本家米国ではサブプライム不況から利用者が増加

   本家・米国では200を超えるフードバンクがあり、その規模、影響力は日本とは比べ物にならないほど大きい。その米国では08年、サブプライム問題やガソリン・食品の値上げなどで、フードバンクを頼る人がかつてないほど増えているという。シカゴにあるフードバンクによると「去年6月から今年6月までの間にフードバンクを利用する人が前年同期より20パーセントも増えた」。家賃や光熱費、医療費などを払うと食費が払えない、という人がフードバンクに助けを求めているのだ。格差が広がり、ワーキングプアが増加している日本でも、よそごとではないだろう。

   東京の「セカンドハーベスト・ジャパン」、兵庫の「フードバンク関西」に続き、最近、沖縄、広島でもフードバンク活動が始まった。沖縄の「フードバンク沖縄」は07年の秋、2人の子供をもつ主婦の奥平智子さんが独力で立ち上げた。

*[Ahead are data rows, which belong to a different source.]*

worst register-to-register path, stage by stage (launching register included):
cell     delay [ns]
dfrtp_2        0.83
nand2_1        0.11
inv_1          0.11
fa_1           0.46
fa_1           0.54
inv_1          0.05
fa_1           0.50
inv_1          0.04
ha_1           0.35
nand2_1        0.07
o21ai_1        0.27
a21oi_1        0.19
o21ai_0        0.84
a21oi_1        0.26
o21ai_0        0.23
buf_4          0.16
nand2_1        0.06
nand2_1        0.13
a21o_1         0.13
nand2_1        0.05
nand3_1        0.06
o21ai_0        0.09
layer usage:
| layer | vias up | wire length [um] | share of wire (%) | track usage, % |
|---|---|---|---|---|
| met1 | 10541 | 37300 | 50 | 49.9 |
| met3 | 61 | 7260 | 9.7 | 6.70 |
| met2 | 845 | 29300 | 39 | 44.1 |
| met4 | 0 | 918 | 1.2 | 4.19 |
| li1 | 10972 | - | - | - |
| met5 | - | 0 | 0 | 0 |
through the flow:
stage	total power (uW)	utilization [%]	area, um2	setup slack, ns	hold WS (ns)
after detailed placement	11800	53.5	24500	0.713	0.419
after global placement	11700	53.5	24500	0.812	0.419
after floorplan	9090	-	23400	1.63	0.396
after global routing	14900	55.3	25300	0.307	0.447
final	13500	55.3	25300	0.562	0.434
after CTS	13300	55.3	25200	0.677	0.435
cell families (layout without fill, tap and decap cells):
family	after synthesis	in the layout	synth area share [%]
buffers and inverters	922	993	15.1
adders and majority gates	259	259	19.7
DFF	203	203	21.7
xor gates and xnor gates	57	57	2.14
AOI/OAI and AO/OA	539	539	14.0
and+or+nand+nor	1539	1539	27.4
[config.mk]
export PLATFORM = sky130hd
export DESIGN_NAME = br_flow_xbar_dest_decode
export DESIGN_NICKNAME = d
export VERILOG_FILES = /design/src/rtl/br_flow_xbar_dest_decode.sv
export SDC_FILE = /design/constraint.sdc
export NUM_CORES = 1
export LEC_CHECK = 0
export BUFFER_PORTS_ARGS = -buffer_cell sky130_fd_sc_hd__buf_2
export CAP_MARGIN = 5
export CORE_AREA = 2 2 123 125
export CTS_CLUSTER_DIAMETER = 150
export CTS_CLUSTER_SIZE = 30
export DETAILED_ROUTE_END_ITERATION = 8
export DIE_AREA = 0 0 125 127
export GPL_TIMING_DRIVEN = 0
export PLACE_DENSITY_LB_ADDON = 0.3
export SYNTH_ARGS = -nofsm -noshare
export SYNTH_HDL_FRONTEND = slang
export SYNTH_SLANG_ARGS = --single-unit
[constraint.sdc]
create_clock -name clk -period 3.3 [get_ports clk]
set_clock_uncertainty 0.1 [all_clocks]
set_input_delay 0.165 -clock clk [delete_from_list [all_inputs] [get_ports clk]]
set_output_delay 0.165 -clock clk [all_outputs]
set_load 0.05 [all_outputs]
===== config.mk =====
export PLATFORM = sky130hd
export DESIGN_NAME = apb_master
export DESIGN_NICKNAME = d
export VERILOG_FILES = /design/src/rtl/apb_master.sv
export SDC_FILE = /design/constraint.sdc
export NUM_CORES = 1
export LEC_CHECK = 0
export BUFFER_PORTS_ARGS = -buffer_cell sky130_fd_sc_hd__buf_4
export CAP_MARGIN = 20
export CORE_MARGIN = 5
export CORE_UTILIZATION = 43
export DETAILED_ROUTE_END_ITERATION = 10
export HOLD_SLACK_MARGIN = 0.08
export PLACE_DENSITY = 0.81
export SYNTH_ARGS = -nofsm -noshare
export SYNTH_HDL_FRONTEND = slang
export SYNTH_SLANG_ARGS = --single-unit

===== constraint.sdc =====
create_clock -name PCLK -period 1.6 [get_ports PCLK]
set_input_delay 0.16 -clock PCLK [delete_from_list [all_inputs] [get_ports PCLK]]
set_output_delay 0.16 -clock PCLK [all_outputs]
set_load 0.005 [all_outputs]

===== src/rtl/apb_master.sv =====
// apb_master: single-transfer APB master driving two slaves, with a bounded wait-state timeout.
//   PCLK, PRESETn          bus clock, async active-low reset
//   req, wr, addr, wdata   user request (addr[8] picks slave 2), sampled while idle
//   busy, done, err, rdata transfer status, one-cycle completion pulse, timeout flag, read data
//   PSEL1/2, PENABLE, PWRITE, PADDR, PWDATA   APB request side
//   PRDATA1/2, PREADY1/2   APB slave responses
module apb_master #(
    parameter int unsigned TIMEOUT = 16
) (
    input  logic       PCLK,
    input  logic       PRESETn,
    input  logic       req,
    input  logic       wr,
    input  logic [8:0] addr,
    input  logic [7:0] wdata,
    output logic       busy,
    output logic       done,
    output logic       err,
    output logic [7:0] rdata,
    output logic       PSEL1,
    output logic       PSEL2,
    output logic       PENABLE,
    output logic       PWRITE,
    output logic [8:0] PADDR,
    output logic [7:0] PWDATA,
    input  logic [7:0] PRDATA1,
    input  logic [7:0] PRDATA2,
    input  logic       PREADY1,
    input  logic       PREADY2
);
    typedef enum logic [1:0] {IDLE, SETUP, ACCESS} state_t;

    localparam logic [7:0] LAST = 8'(TIMEOUT - 1);

    state_t     state, state_n;
    logic [7:0] cnt, cnt_n;
    logic       psel1_n, psel2_n, penable_n, pwrite_n, done_n, err_n, busy_n;
    logic [8:0] paddr_n;
    logic [7:0] pwdata_n, rdata_n;
    logic       ready;
    logic [7:0] prdata;

    // Only the selected slave's response is ever looked at.
    assign ready  = PSEL2 ? PREADY2 : PREADY1;
    assign prdata = PSEL2 ? PRDATA2 : PRDATA1;

    always_comb begin
        state_n   = state;
        cnt_n     = cnt;
        psel1_n   = PSEL1;
        psel2_n   = PSEL2;
        penable_n = PENABLE;
        pwrite_n  = PWRITE;
        paddr_n   = PADDR;
        pwdata_n  = PWDATA;
        rdata_n   = rdata;
        busy_n    = busy;
        done_n    = 1'b0;
        err_n     = 1'b0;
        case (state)
            IDLE: begin
                // The done cycle is spent in IDLE; a request seen there is dropped.
                if (req && !done) begin
                    state_n  = SETUP;
                    pwrite_n = wr;
                    paddr_n  = addr;
                    pwdata_n = wdata;
                    psel1_n  = !addr[8];
                    psel2_n  = addr[8];
                    busy_n   = 1'b1;
                end
            end
            SETUP: begin
                state_n   = ACCESS;
                penable_n = 1'b1;
                cnt_n     = 8'd0;
            end
            ACCESS: begin
                // Ready wins over the timeout when both happen on the same edge.
                if (ready || cnt == LAST) begin
                    state_n   = IDLE;
                    psel1_n   = 1'b0;
                    psel2_n   = 1'b0;
                    penable_n = 1'b0;
                    busy_n    = 1'b0;
                    done_n    = 1'b1;
                    err_n     = !ready;
                    rdata_n   = (ready && !PWRITE) ? prdata : rdata;
                end else begin
                    cnt_n = cnt + 8'd1;
                end
            end
            default: state_n = IDLE;
        endcase
    end

    always_ff @(posedge PCLK or negedge PRESETn) begin
        if (!PRESETn) begin
            state   <= IDLE;
            cnt     <= 8'd0;
            PSEL1   <= 1'b0;
            PSEL2   <= 1'b0;
            PENABLE <= 1'b0;
            PWRITE  <= 1'b0;
            PADDR   <= 9'd0;
            PWDATA  <= 8'd0;
            rdata   <= 8'd0;
            busy    <= 1'b0;
            done    <= 1'b0;
            err     <= 1'b0;
        end else begin
            state   <= state_n;
            cnt     <= cnt_n;
            PSEL1   <= psel1_n;
            PSEL2   <= psel2_n;
            PENABLE <= penable_n;
            PWRITE  <= pwrite_n;
            PADDR   <= paddr_n;
            PWDATA  <= pwdata_n;
            rdata   <= rdata_n;
            busy    <= busy_n;
            done    <= done_n;
            err     <= err_n;
        end
    end
endmodule


# == Word level (Yosys, flattened, before mapping) ==
# Cells that the tools add are included.
# classes
add_sub_neg,1
n_eq_ne,6
mux,19
n_reduce_logical,16
# op_table
op,count
two-way mux 8 bit,2
case mux 8 bit (2 select lines),1
two-way mux 1 bit,9
adder 8 x 1 -> 8 bit (second input constant),1
equality test 8 x 4 -> 1 bit (second input constant),1
case mux 1 bit (2 select lines),4
AND reduction 2 bit,4
!= test 2 bit (second input constant),3
case mux 2 bit (3 select lines),1
AND reduction 3 bit,2
zero test 1 bit,4
two-way mux 2 bit,2
nonzero test 2 bit,2
equality test 2 x 1 -> 1 bit (second input constant),1
equality test 2 bit (second input constant),1
logical AND 1 bit,2
zero test 2 bit,1
logical OR 1 bit,1
# totals
reg_bits,42
in_bits,39
word_cells,54

# == Depth between registers and ports, before layout ==
# depth
ltp_word,4
mapped_depth,7
ltp_nobuf,5

# == Worst setup path before layout ==
# No wires, ideal clock.
# synth_path
path_type,register to register
start,reg cnt[6]
end,reg cnt[4]
arrival_ns,1.607
path_slack_ns,-0.125
stages_incl_launch_ff,5
synth_period_minus_slack_ns,1.725
cell_sequence,dfrtp_1 or4_1 o211ai_2 mux2_2 a21o_1
# synth_via
elab_chain_cells,4
# synth_rtl
item,line,rtl
from (decl),36,"logic [7:0] cnt, cnt_n;"
from (signal assigned),113,cnt <= cnt_n;
equality test 8 x 4 -> 1 bit,80,if (ready || cnt == LAST) begin
logical OR 1 bit,80,
!= test 2 bit (no source line),n/a,
AND reduction 2 bit (no source line),n/a,
# Every way passes these cells.
# A chain may end at the register's enable or synchronous reset.

# == Worst setup path after layout ==
# layout_path
start,reg cnt[5]
end,reg cnt[4]
# Same word-level chain as after synthesis.

==> impl_metrics.py <==
metrics = {
    "sta": {
        "finalCriticalPeriod_ns": 1.74,
        "slew_violations": 0,
        "rsz0062_at_grt": "true",
        "hold_viol": 0,
        "setup_viol_count_final": 5,
        "tightest_slew_ns": 0.520,
        "max_freq_ghz": 0.576,
        "finClkSkew_ns": 0.00333,
        "period_share_pct": 108,
        "fin_ws_ns": -0.135,
        "slew_headroom_pct": 65.3,
    },
    "clock_tree": {
        "cts_buffer_depth": 2,
        "cts_sinks": 42,
        "cts_made_buffers": 5,
        "cts_tree": "built",
        "cts-root-buf": "clkbuf_8",
        "clock_latency_ns": 0.29,
        "clk_pin_slew_ns": 0.08,
        "cts_htree_levels": 2,
    },
    "floorplan": {
        "die_x_um": 75.1,
        "rows": 23,
        "start_util_pct": 44.9,
        "fp.dieArea_mm2": 0.00564,
        "ioPinCount": 71,
        "coreArea_mm2": 0.00406,
        "fp.dieH_um": 75.1,
    },
    "placed_design": {
        "io_buffers": 70,
        "place_congestion": 0.734,
        "hpwl_mm": 3.12,
        "pre_cts_slack_ns": -0.115,
    },
    "global_route": {
        "overflow": 0,
        "grt_pass1_wl_mm": 7.85,
        "antenna_found_initial": 0,
        "grt_pass1_vias": 1697,
        "grt_max_degree": 43,
        "grt_usage_pct": 18.4,
    },
    "hold_path": {
        "hold_class": "in2reg",
    },
    "setup_path": {
        "crit_path_start_kind": "flop",
        "worstPathArrival_ns": 1.93,
        "critPathKind": "reg2reg",
        "path_max_fanout": 2,
        "required_ns": 1.79,
        "worstSetupEndpointType": "flop",
    },
    "final_layout": {
        "drive_above_1_share_pct": 35.2,
        "fin_util_pct": 67.8,
        "area_growth_pct": 50.9,
        "fin_nets": 320,
        "num_antenna_cells": 0,
    },
    "logic_synthesis": {
        "ys_top_cells_by_count": "nand2_1 (70), dfrtp_1 (42), mux2i_1 (11)",
        "synth-main-ff-cell": "dfrtp_1",
        "synth_most_common_cell": "nand2_1",
        "syn_avg_cell_area_um2": 10.0,
        "synth.area.top_cells": "dfrtp_1 (58%), nand2_1 (14%), mux2i_1 (6.0%), buf_6 (2.5%), o21ai_1 (2.2%)",
        "synth-seq-area-share_pct": 57.7,
        "synth_edf_count": 0,
        "ys_seq_elements": 42,
        "synth_nets": 222,
        "synth.yosys.warnings": 0,
        "synth_cell_types": 35,
        "syn-cell-area_mm2": 0.00182,
        "synth.top_cell.area_share_pct": 57.7,
        "synth_cells": 182,
        "yosys.area.top_type": "dfrtp_1",
        "ys_async_sr_fraction_pct": 100,
    },
    "route": {
        "viasPerCell": 4.85,
        "drc": 0,
        "first_iter_violations": 65,
        "finalWirelength_mm": 4.74,
        "firstDrtPassIters": 4,
        "wl_per_cell_um": 14.3,
        "vias": 1604,
        "ant_nets": 0,
    },
    "power": {
        "p_leak_nw": 1.44,
        "cellPowerDensity_mw_per_mm2": 1550,
        "vdd_drop_max_mv": 0.903,
    },
    "run_status": {
        "violations": "negative setup slack",
        "status": "complete, but fails checks",
    },
    "job": {
        "cap_violations": 0,
    },
}
==> layout by cell type, fill, tap and decap left out, types with 2 or more instances in the layout <==
cell           instances
nand2_1               70
nor2_1                 2
o21ai_1               10
clkinvlp_4             2
o21ai_0                2
mux2i_1               11
o21ai_2                2
nand3_1                5
clkbuf_8               5
nand2b_1               2
or3_1                  2
buf_4                 80
inv_1                  5
dfrtp_1               42
dlygate4sd3_1         19
==> logic make-up (layout without fill, tap and decap cells) <==
group	after synthesis	after routing	share of synthesized area, %
and+or+nand+nor	89	89	20.6
DFF	42	42	57.7
AOI/OAI and AO/OA	22	22	8.17
buffers and inverters	15	114	5.01
muxes	13	13	7.89
adders and majority gates	1	1	0.686
==> final timing paths <==
kind / from / end / slack (ns) / depth (start not counted)
min in group asynchronous: PRESETn / cnt[3]$_DFFE_PN0P_ / 0.37 / 2
max in group asynchronous: PRESETn / rdata[2]$_DFFE_PN0P_ / 0.87 / 2
worst max-delay path: cnt[5]$_DFFE_PN0P_ / cnt[4]$_DFFE_PN0P_ / -0.14 / 4
worst min register to register: PADDR[7]$_DFFE_PN0P_ / PADDR[7]$_DFFE_PN0P_ / 0.49 / 2
worst min-delay path: PRDATA1[7] / rdata[7]$_DFFE_PN0P_ / 0.14 / 3
worst max register to register: cnt[5]$_DFFE_PN0P_ / cnt[4]$_DFFE_PN0P_ / -0.14 / 4
==> critical path, stage by stage, from the launching register on <==
cell and delay [ns]:
dfrtp_1 0.39, or4_4 0.56, o211ai_4 0.21, mux2_4 0.32
a21o_1 0.16
==> layout make-up <==
class,instances,area (um2)
Clock buffer,5,68.8
Timing Repair Buffer,100,802
Fill cell,302,1310
Clock inverter,3,45.0
Inverter,6,23.8
Tap cell,50,62.6
Multi-Input combinational cell,125,697
Sequential cell,42,1050
==> registers in the layout, indices dropped and copies added, names as in the netlist <==
register / flops
PADDR: 9
PWDATA: 8
cnt: 8
rdata: 8
state: 2
PENABLE: 1
PSEL1: 1
PSEL2: 1
PWRITE: 1
busy: 1
done: 1
err: 1
==> per-layer routing <==
| metal | vias to the layer above | wire length [um] | GRT usage, % |
|---|---|---|---|
| met4 | 0 | 78 | 6.32 |
| met3 | 9 | 355 | 6.14 |
| li1 | 788 | - | - |
| met2 | 54 | 2430 | 31.3 |
| met5 | - | 0 | 0 |
| met1 | 753 | 1870 | 21.8 |
==> stage by stage <==
stage | cell area (um2) | hold slack, ns | setup TNS (ns) | total power [W] | cells
2_1_floorplan | 1830 | -0.136 | -0.108 | 0.00253 | 182
3_3_place_gp | 2420 | 0.171 | -0.178 | 0.00333 | 303
3_5_place_dp | 2420 | 0.171 | -0.335 | 0.00340 | 303
4_1_cts | 2730 | 0.136 | -0.174 | 0.00429 | 330
5_1_grt | 2750 | 0.130 | -0.556 | 0.00459 | 331
6_report | 2750 | 0.140 | -0.287 | 0.00427 | 331
==> power by group <==
group	total (W)	internal [W]	leakage, nW	switching [W]
clock	0.000844	0.000464	0.0504	0.000380
combinational	0.00170	0.000912	0.860	0.000792
sequential	0.00172	0.00147	0.533	0.000251
total	0.00427	0.00284	1.44	0.00142
==> what timing repair did <==
item	CTS	global route
resized for setup	0	5
pin swaps	3	0
hold endpoints to repair	60	0
buffers inserted	0	1
hold buffers	19	0
endpoints found under the setup margin	8	12
Note: power is estimated with default switching activity, not from simulation.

「何よりも『もったいない』という気持ちから動き出しました」と奥平さん。同団体のブログのトップページには「人も食べ物も企業も救うことができる新しい『食のリサイクル』」」とある。共感する人たちの輪は少しずつ、着実に広がっている。

   食料自給率が40パーセントしかない日本に、「もったいない」食品はあふれている。それを生かすのか、無駄にするのか。「大量消費・大量廃棄」社会のあだ花とも言えるフードバンクが、投げかける問いだ。